A little girl was staring at her. Light brown curls and luminous brown eyes. She was the image of Jack.
‘Hi, Ellie. I’m Cassandra.’ She wondered whether Ellie was a bit young to get her tongue around the name. Child development wasn’t her forte. ‘All my friends call me Cass.’
‘You’re a fire lady? With a fire engine?’ Ellie was wriggling excitedly.
‘Yes, that’s right.’
‘Do you have a ladder?’
‘Yes, more than one. And we have a hose, for putting out all the fires.’
‘Auntie Sarah...!’ Ellie clearly wanted to share this exciting news.
‘Yes, I heard. Tell Cassandra that you’ve seen a fire engine.’ The woman’s voice again, laughing.
‘I’ve seen a fire engine.’ Ellie turned the edges of her mouth down theatrically. ‘It was a long, long, long way away...’
Suddenly Cass knew exactly what to say to Ellie. ‘Tell you what. We’re having an Open Day at our fire station soon. We’re showing all the children around...’ She was about to add that Ellie would have to ask her father if she might come, but that seemed to be a foregone conclusion.
‘Yesss! Daddeee!’
Jack shot Cass a wry smile. ‘Do I get to come along too, Ellie?’
Cass thought she could almost see the little girl roll her eyes.

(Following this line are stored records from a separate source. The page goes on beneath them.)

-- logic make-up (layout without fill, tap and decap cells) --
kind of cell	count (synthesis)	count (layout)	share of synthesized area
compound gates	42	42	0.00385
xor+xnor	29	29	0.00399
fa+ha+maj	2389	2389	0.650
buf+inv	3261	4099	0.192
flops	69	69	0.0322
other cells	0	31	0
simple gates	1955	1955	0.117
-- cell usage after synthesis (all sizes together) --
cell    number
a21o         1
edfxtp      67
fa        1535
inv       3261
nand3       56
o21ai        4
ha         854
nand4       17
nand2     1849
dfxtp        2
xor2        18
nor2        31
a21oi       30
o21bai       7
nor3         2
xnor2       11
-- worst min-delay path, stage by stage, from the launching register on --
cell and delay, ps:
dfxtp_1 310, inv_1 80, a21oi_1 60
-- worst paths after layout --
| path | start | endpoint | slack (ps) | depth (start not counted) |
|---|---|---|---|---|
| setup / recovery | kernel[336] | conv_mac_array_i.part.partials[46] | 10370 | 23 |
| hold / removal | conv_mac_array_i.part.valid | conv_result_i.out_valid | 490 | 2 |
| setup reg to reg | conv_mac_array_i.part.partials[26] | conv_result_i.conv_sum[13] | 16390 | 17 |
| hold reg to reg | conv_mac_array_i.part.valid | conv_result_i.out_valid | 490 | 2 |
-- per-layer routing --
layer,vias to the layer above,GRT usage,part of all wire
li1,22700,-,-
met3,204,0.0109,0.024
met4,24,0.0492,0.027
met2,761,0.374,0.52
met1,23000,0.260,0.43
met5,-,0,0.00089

‘You have to take me, Daddy. I can’t drive...’
‘Ah, yes, of course. Looks like it’s the two of us, then. Say thank you to Cassandra.’
Jack leaned in, speaking over her shoulder, and Cass swallowed a gasp, suddenly aware that his body was very close.
‘Thank you, Cassandra.’
Ellie managed the name without even blinking, and Jack chuckled.
‘Time to say bye-bye now, sweetheart.’ Ellie responded by waving and blowing a kiss, then Jack took the phone from her to say his own goodnight to his daughter.
Cass stood up, her limbs suddenly trembling. It was impossible to fall in love in so short a time and over the phone. And, if she was honest with herself, she hadn’t fallen in love with Ellie’s brown eyes but with Jack’s. But he was a grown man. It was much easier to admit that his child was all she could see.
‘She’s gorgeous.’ Cass had let him finish the call, looking away when he blew kisses to Ellie.
‘Yeah.’ His fingers lingered lovingly over the blank screen for a moment, as if he couldn’t quite let go of the memory of his daughter’s face, and then he handed the phone back. ‘I didn’t think she’d manage to pronounce Cassandra.’
The second time he said her name was just as disturbing as the first. Awakening thoughts of what it might feel like to have him whisper it.
‘She must be growing up fast.’
‘Seems too fast, sometimes.’ He shrugged. ‘She loves fire engines...’
‘Yeah, me too. You didn’t mind me asking her to the Open Day?’
‘Mind...?’ He laughed. ‘Sounds like fun. Do I get to sit in the driver’s seat?’